Mick Schumacher: „Radzę sobie z presją”

Syn siedmiokrotnego mistrza świata, który właśnie został mianowany kierowcą zespołu Haas na przyszły rok, twierdzi, że jest gotowy na wielkie zmagania.

opublikowany 02/12/2020 à 15:44

Gonzalo Forbes

0 Zobacz komentarze)

Mick Schumacher: „Radzę sobie z presją”

Nazwa Schumacher powraca Formuła 1. Dziewięć lat po tym, jak jego ojciec Michael przeszedł na emeryturę i ostatecznie przeszedł na emeryturę, Mick zadebiutuje w najwyższej kategorii.

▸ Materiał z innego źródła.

## src/hdl/naive_substring_search_unit_defines.svh

```systemverilog
// assertion macros for the substring search unit
// expects clk and rst_n in the scope where the macros are used
`ifndef NAIVE_SUBSTRING_SEARCH_UNIT_DEFINES_SVH
`define NAIVE_SUBSTRING_SEARCH_UNIT_DEFINES_SVH

// same-cycle implication, checked outside reset
`define NSS_ASSERT_IMPLIES(label, ante, cons, msg) \
  label: assert property (@(posedge clk) disable iff (!rst_n) (ante) |-> (cons)) \
    else $error(msg);

// next-cycle implication, checked outside reset
`define NSS_ASSERT_NEXT(label, ante, cons, msg) \
  label: assert property (@(posedge clk) disable iff (!rst_n) (ante) |=> (cons)) \
    else $error(msg);

`endif

```

## src/hdl/nss_ram.sv

```systemverilog
// generic single-write, single-read ram with registered read data
// no dependencies
`default_nettype none

module nss_ram #(
  parameter int WIDTH = 8,
  parameter int DEPTH = 256,
  localparam int AW = (DEPTH > 1) ? $clog2(DEPTH) : 1
) (
  input  wire logic             clk,
  input  wire logic             we,
  input  wire logic [AW-1:0]    waddr,
  input  wire logic [WIDTH-1:0] wdata,
  input  wire logic             re,
  input  wire logic [AW-1:0]    raddr,
  output logic      [WIDTH-1:0] rdata
);

  logic [WIDTH-1:0] mem [DEPTH];

  always_ff @(posedge clk) begin
    if (we) begin
      mem[waddr] <= wdata;
    end
    if (re) begin
      rdata <= mem[raddr];
    end
  end

endmodule

`default_nettype wire

```

## config.mk

```make
export PLATFORM = sky130hd
export DESIGN_NAME = nss_ram
export DESIGN_NICKNAME = d
export VERILOG_FILES = /design/src/hdl/naive_substring_search_unit_defines.svh /design/src/hdl/nss_ram.sv
export SDC_FILE = /design/constraint.sdc
export NUM_CORES = 2
export LEC_CHECK = 0
export BUFFER_PORTS_ARGS = -buffer_cell sky130_fd_sc_hd__buf_2
export CAP_MARGIN = 20
export CORE_MARGIN = 2
export CORE_UTILIZATION = 35
export CTS_CLUSTER_DIAMETER = 100
export DETAILED_ROUTE_END_ITERATION = 7
export GPL_ROUTABILITY_DRIVEN = 0
export SLEW_MARGIN = 30
export SYNTH_ARGS = -nofsm -noshare
export SYNTH_HDL_FRONTEND = slang
export SYNTH_SLANG_ARGS = --single-unit
```

## constraint.sdc

```tcl
create_clock -name clk -period 8.1 [get_ports clk]
set_input_delay 1.62 -clock clk [delete_from_list [all_inputs] [get_ports clk]]
set_output_delay 1.62 -clock clk [all_outputs]
set_load 0.005 [all_outputs]
```

==> impl_metrics.json <==
{
  "cp_max_fo": 51,
  "finalCriticalPeriod_ns": 4.72,
  "cp_data_required_time_ns": 8.63,
  "finClkSkew_ns": 0.0384,
  "postSynthAreaPerCell_um2": 21.3,
  "synth.area.top_cells": "edfxtp_1, mux4_2, mux2i_1, nor2_1, a22oi_1",
  "clock.fmax_mhz": 212,
  "die_w_um": 481,
  "antenna_found_initial": 11,
  "ff2ff_setup_slack_ns": 5.03,
  "p_leak_uw": 0.0271,
  "hold_viol_final": 0,
  "drive_above_1_share_pct": 22.7,
  "grt_pass1_vias": 38900,
  "synth_top_area_cell": "edfxtp_1",
  "final_cell_mix": "edfxtp_1, mux4_2, nor2_1",
  "dp_slack_ns": 2.48,
  "mostFrequentLayoutCell": "edfxtp_1",
  "path_class": "in -> reg",
  "synth_cell_types": 54,
  "hp-class": "reg -> reg",
  "dp_hpwl_mm": 122,
  "cts-root-buf": "clkbuf_16",
  "cts.repair.resized": 0,
  "post_cts_buffers": 0,
  "crit_path_start_kind": "primary input",
  "hold_depth": 6,
  "crit_slowest_cell": "a221oi_1",
  "post-route-period-util_pct": 58.3,
  "globalRouteTotalUtil_pct": 17.3,
  "cts_buffer_depth": 3,
  "slew_headroom_pct": 30.2,
  "clk_pin_slew_ns": 0.06,
  "synth.top_cell.area_share_pct": 77.5,
  "clk_latency_ns": 0.84,
  "setup_viol": 0,
  "end_kind": "register",
  "grtUsageMet3_pct": 3.02,
  "synthToLayoutAreaGrowth_pct": 12.8,
  "grt.busiest_layer": "met2",
  "drv_cap": 0,
  "synth_area_mm2": 0.0796,
  "hold_end": "rdata[5]$_DFFE_PP_",
  "grt_max_degree": 166,
  "cts_sinks": 2056,
  "dr.first_iter.drc_count": 4657,
  "wirelength_mm": 202,
  "cts_tree": "built",
  "vias": 38600,
  "htreeDepth": 4,
  "r2r-end": "rdata[5]$_DFFE_PP_",
  "fin_ws_ns": 3.38,
  "use_met2_pct": 27.0,
  "core_mm2": 0.227,
  "start_util_pct": 35.1,
  "rsz0062_at_grt": "false",
  "antenna_left": 0,
  "die_area_mm2": 0.231,
  "drc": 0,
  "grt_pass1_wl_mm": 290,
  "synth_edf_count": 2056,
  "nNetsFinal": 3847,
  "r2r-start": "mem[211][5]$_DFFE_PP_",
  "rows": 175,
  "top_level_ports": 35,
  "maxSlewViolCount": 0,
  "critical_path.max_stage_delay_ns": 0.69,
  "worstPathCellList": "buf_8, buf_4, mux4_2, a22o_1, a221oi_1, o32ai_1, nor3_1, nor4_1",
  "hold_path.startpoint": "mem[32][5]$_DFFE_PP_",
  "postCtsHoldBufs": 0,
  "fin_util_pct": 39.6,
  "netlist_instances": 3733,
  "io_buffers": 34,
  "post_drt_wl_per_cell_um": 28.8,
  "synth-async-reset-ratio_pct": 0,
  "vias_per_cell": 5.50,
  "timing.setup.tns_ns": 0,
  "gr-total-overflow": 0,
  "synth_nets": 3760,
  "synth_ff_type": "edfxtp_1",
  "tightest_slew_ns": 1.04,
  "r2r_cells": 6,
  "outcome": "complete, no violations",
  "numCtsBuffers": 205,
  "ys_ff_latch": 2056,
  "arrival_ns": 5.25,
  "die_h_um": 481,
  "drt-pass1-iter-count": 7,
  "ys_seq_area_share_pct": 77.5,
  "grt_use_met1_pct": 24.5,
  "irDropWorstVdd_mv": 0.196,
  "ys_warn_count": 0,
  "power.density_mw_per_mm2": 247,
  "hold_ws_ns": 1.12
}
per-stage QoR:
stage | std cells | power, µW | area, µm²
3_5_place_dp | 6622 | 13000 | 83100
3_3_place_gp | 6619 | 13000 | 83000
2_1_floorplan | 3733 | 12500 | 79600
6_report | 7013 | 22200 | 89800
5_1_grt | 7007 | 22800 | 89800
4_1_cts | 7006 | 22300 | 89800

W tę środę, potwierdzono, że jest stałym kierowcą Haasa przynajmniej przez dwa kolejne sezony.

« Bardzo się cieszę, że zostało to potwierdzone, uśmiechnął się obecny przywódca F2. To spełnienie marzeń. Marzenie, za którym gonię od trzeciego roku życia. Nie mogę się doczekać rozpoczęcia pracy z zespołem ".

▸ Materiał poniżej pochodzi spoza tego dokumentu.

[src/ihex_pkg.sv]
package ihex_pkg;

  localparam int CHAR_W  = 8;
  localparam int KIND_W  = 2;
  localparam int ADDR_W  = 32;
  localparam int DATA_W  = 8;
  localparam int ERR_W   = 3;

  typedef enum logic [2:0] {
    PH_COLON   = 3'd0,
    PH_COUNT   = 3'd1,
    PH_ADDR    = 3'd2,
    PH_TYPE    = 3'd3,
    PH_PAYLOAD = 3'd4,
    PH_CHECK   = 3'd5,
    PH_SKIP    = 3'd6
  } phase_t;

  localparam logic [KIND_W-1:0] KIND_DATA  = 2'd0;
  localparam logic [KIND_W-1:0] KIND_END   = 2'd1;
  localparam logic [KIND_W-1:0] KIND_ERROR = 2'd2;

  localparam logic [ERR_W-1:0] ERR_START = 3'd0;
  localparam logic [ERR_W-1:0] ERR_TYPE  = 3'd1;
  localparam logic [ERR_W-1:0] ERR_SUM   = 3'd2;
  localparam logic [ERR_W-1:0] ERR_END   = 3'd3;
  localparam logic [ERR_W-1:0] ERR_NONE  = 3'd4;

  localparam logic [7:0] REC_DATA      = 8'h00;
  localparam logic [7:0] REC_EOF       = 8'h01;
  localparam logic [7:0] REC_SEG       = 8'h02;
  localparam logic [7:0] REC_START_SEG = 8'h03;
  localparam logic [7:0] REC_LINEAR    = 8'h04;
  localparam logic [7:0] REC_START     = 8'h05;

  localparam logic [7:0] CHAR_COLON = 8'h3a;
  localparam logic [7:0] CHAR_LF    = 8'h0a;

endpackage

[src/ihex_in_if.sv]
interface ihex_in_if;
  logic                       valid;
  logic                       ready;
  logic [ihex_pkg::CHAR_W-1:0] character;
  logic                       end_of_input;

  modport source (output valid, output character, output end_of_input, input ready);
  modport sink (input valid, input character, input end_of_input, output ready);
endinterface

[src/ihex_out_if.sv]
interface ihex_out_if;
  logic                        valid;
  logic                        ready;
  logic [ihex_pkg::KIND_W-1:0] kind;
  logic [ihex_pkg::ADDR_W-1:0] address;
  logic [ihex_pkg::DATA_W-1:0] data;
  logic [ihex_pkg::ERR_W-1:0]  error_code;

  modport source (output valid, output kind, output address, output data,
                  output error_code, input ready);
  modport sink (input valid, input kind, input address, input data,
                input error_code, output ready);
endinterface

[src/ihex_cfg_if.sv]
interface ihex_cfg_if;
  logic valid;
  logic ready;
  logic data;

  modport source (output valid, output data, input ready);
  modport sink (input valid, input data, output ready);
endinterface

Bardzo wyczekiwany, częściowo ze względu na nazwisko, jakie nosi, a także ze względu na jego ostatnie występy, Mick Schumacher nie pozwala, aby presja go przygnębiała. Wręcz przeciwnie, radzi sobie z tym całkiem nieźle. „ Od małego byłem w centrum uwagi. Dałem sobie jednak radę z tą presją i powiedziałbym nawet, że daję sobie z nią radę i to całkiem nieźle.

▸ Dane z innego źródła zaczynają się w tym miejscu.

==> config.mk <==
export PLATFORM = sky130hd
export DESIGN_NAME = rpba_ctrl
export DESIGN_NICKNAME = d
export VERILOG_FILES = /design/src/rpba_pkg.sv /design/src/rpba_ctrl.sv
export SDC_FILE = /design/constraint.sdc
export NUM_CORES = 1
export LEC_CHECK = 0
export ABC_CLOCK_PERIOD_IN_PS = 2100
export BUFFER_PORTS_ARGS = -buffer_cell sky130_fd_sc_hd__buf_2
export CORE_MARGIN = 1
export CORE_UTILIZATION = 25
export CTS_CLUSTER_DIAMETER = 50
export CTS_CLUSTER_SIZE = 28
export DETAILED_ROUTE_END_ITERATION = 12
export GPL_TIMING_DRIVEN = 0
export PLACE_DENSITY = 0.57
export SLEW_MARGIN = 10
export SYNTH_ARGS = -nofsm -noshare
export SYNTH_HDL_FRONTEND = slang
export SYNTH_SLANG_ARGS = --single-unit
==> constraint.sdc <==
create_clock -name clock -period 2.1 [get_ports clock]
set_clock_uncertainty 0.1 [all_clocks]
set_input_delay 0.21 -clock clock [delete_from_list [all_inputs] [get_ports clock]]
set_output_delay 0.21 -clock clock [all_outputs]
set_load 0.01 [all_outputs]
==> src/rpba_pkg.sv <==
// ----------------------------------------------------------------------------
// rpba_pkg
// Shared types, widths and codes of the radial profile box average block.
// ----------------------------------------------------------------------------
`timescale 1ns / 1ps

package rpba_pkg;

   // table geometry
   localparam int TABLE_DEPTH     = 1024;
   localparam int MAX_HALF_WINDOW = 255;
   localparam int IDX_W   = $clog2(TABLE_DEPTH);
   localparam int SIZE_W  = $clog2(TABLE_DEPTH + 1);
   localparam int HW_W    = $clog2(MAX_HALF_WINDOW + 1);
   localparam int CNT_W   = $clog2(2 * MAX_HALF_WINDOW + 1);
   localparam int EXT_W   = ((IDX_W > HW_W) ? IDX_W : HW_W) + 2;

   // field widths
   localparam int VAL_W   = 16;
   localparam int RAD_W   = 18;
   localparam int INV_W   = 20;
   localparam int PROD_W  = RAD_W + INV_W;
   localparam int FRAC_W  = 24;
   localparam int Q_W     = PROD_W - FRAC_W;
   localparam int SUM_W   = VAL_W + CNT_W;
   localparam int STEP_W  = $clog2(SUM_W + 1);
   localparam int CSR_IDX_W  = 3;
   localparam int CSR_DATA_W = 20;
   localparam int HWC_W   = 8;
   localparam int SZC_W   = 11;

   // register indexes
   localparam logic [CSR_IDX_W-1:0] CSR_OUTER_RADIUS       = 3'd0;
   localparam logic [CSR_IDX_W-1:0] CSR_INV_SPACING_BRIGHT = 3'd1;
   localparam logic [CSR_IDX_W-1:0] CSR_INV_SPACING_TRANS  = 3'd2;
   localparam logic [CSR_IDX_W-1:0] CSR_HALF_WINDOW_BRIGHT = 3'd3;
   localparam logic [CSR_IDX_W-1:0] CSR_HALF_WINDOW_TRANS  = 3'd4;
   localparam logic [CSR_IDX_W-1:0] CSR_USED_SIZE_BRIGHT   = 3'd5;
   localparam logic [CSR_IDX_W-1:0] CSR_USED_SIZE_TRANS    = 3'd6;

   // action codes
   localparam logic ACT_WRITE = 1'b0;
   localparam logic ACT_QUERY = 1'b1;
   localparam logic SEL_BRIGHT = 1'b0;

   typedef struct packed {
      logic              action;
      logic              table_sel;
      logic [9:0]        entry_index;
      logic [VAL_W-1:0]  entry_value;
      logic [RAD_W-1:0]  radius;
   } req_type;

   typedef struct packed {
      logic [VAL_W-1:0]  average;
      logic              in_range;
   } rsp_type;

   typedef enum logic [3:0] {
      S_IDLE,
      S_SUB,
      S_MUL,
      S_IDX,
      S_CHK,
      S_READ,
      S_DRAIN,
      S_DIVLD,
      S_DIV,
      S_DONE
   } state_type;

   // controller to datapath
   typedef struct packed {
      logic accept;
      logic sub_en;
      logic mul_en;
      logic idx_en;
      logic rd_en;
      logic div_ld;
      logic div_en;
      logic rsp_ld;
   } cmd_type;

   // datapath to controller
   typedef struct packed {
      logic idx_ok;
      logic rd_last;
      logic div_last;
      logic rsp_free;
   } status_type;

endpackage

==> src/rpba_ctrl.sv <==
// ----------------------------------------------------------------------------
// rpba_ctrl
// Sequencer: index math, window read sweep, divide and result handoff.
// ----------------------------------------------------------------------------
`timescale 1ns / 1ps

module rpba_ctrl
   import rpba_pkg::*;
(
   input  logic       clock,
   input  logic       reset,
   input  logic       req_valid,
   input  logic       req_query,
   output logic       req_stall,
   input  status_type status,
   output cmd_type    cmd
);

   state_type state_ff, state_in;

   // state register
   always_ff @(posedge clock) begin
      if (reset) begin
         state_ff <= S_IDLE;
      end else begin
         state_ff <= state_in;
      end
   end

   // next state and commands
   always_comb begin
      state_in  = state_ff;
      cmd       = '0;
      req_stall = 1'b1;
      unique case (state_ff)
         S_IDLE: begin
            req_stall = 1'b0;
            if (req_valid) begin
               cmd.accept = 1'b1;
               if (req_query == ACT_QUERY) begin
                  state_in = S_SUB;
               end
            end
         end
         S_SUB: begin
            cmd.sub_en = 1'b1;
            state_in   = S_MUL;
         end
         S_MUL: begin
            cmd.mul_en = 1'b1;
            state_in   = S_IDX;
         end
         S_IDX: begin
            cmd.idx_en = 1'b1;
            state_in   = S_CHK;
         end
         S_CHK: begin
            state_in = status.idx_ok ? S_READ : S_DONE;
         end
         S_READ: begin
            cmd.rd_en = 1'b1;
            if (status.rd_last) begin
               state_in = S_DRAIN;
            end
         end
         S_DRAIN: begin
            state_in = S_DIVLD;
         end
         S_DIVLD: begin
            cmd.div_ld = 1'b1;
            state_in   = S_DIV;
         end
         S_DIV: begin
            cmd.div_en = 1'b1;
            if (status.div_last) begin
               state_in = S_DONE;
            end
         end
         S_DONE: begin
            if (status.rsp_free) begin
               cmd.rsp_ld = 1'b1;
               state_in   = S_IDLE;
            end
         end
         default: begin
            state_in = S_IDLE;
         end
      endcase
   end

endmodule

Myślę, że wyniki mówią same za siebie. W przyszłym roku będę nadal robić to samo, co zwykle, utrzymując obecne tempo. ".

Presja, z którą będzie musiał się zmierzyć, zwłaszcza że dołączy do zespołu, który od kilku sezonów przeżywa ogromne trudności. Ale nie martw się o syna Czerwonego Barona. „ Nie boję się. Myślę, że zespół ma duże doświadczenie i bardzo dobrą kadrę. Jestem pewien, że w końcu uda im się wykonać dobrą robotę. (...) W ogóle się nie boję. Nie mogę się doczekać, aż tam dotrę i zacznę pracę ".

Gonzalo Forbes

Odpowiedzialny za formuły promocji (F2, F3, FRECA, F4...). Niesiony dzięki łasce Franco Colapinto.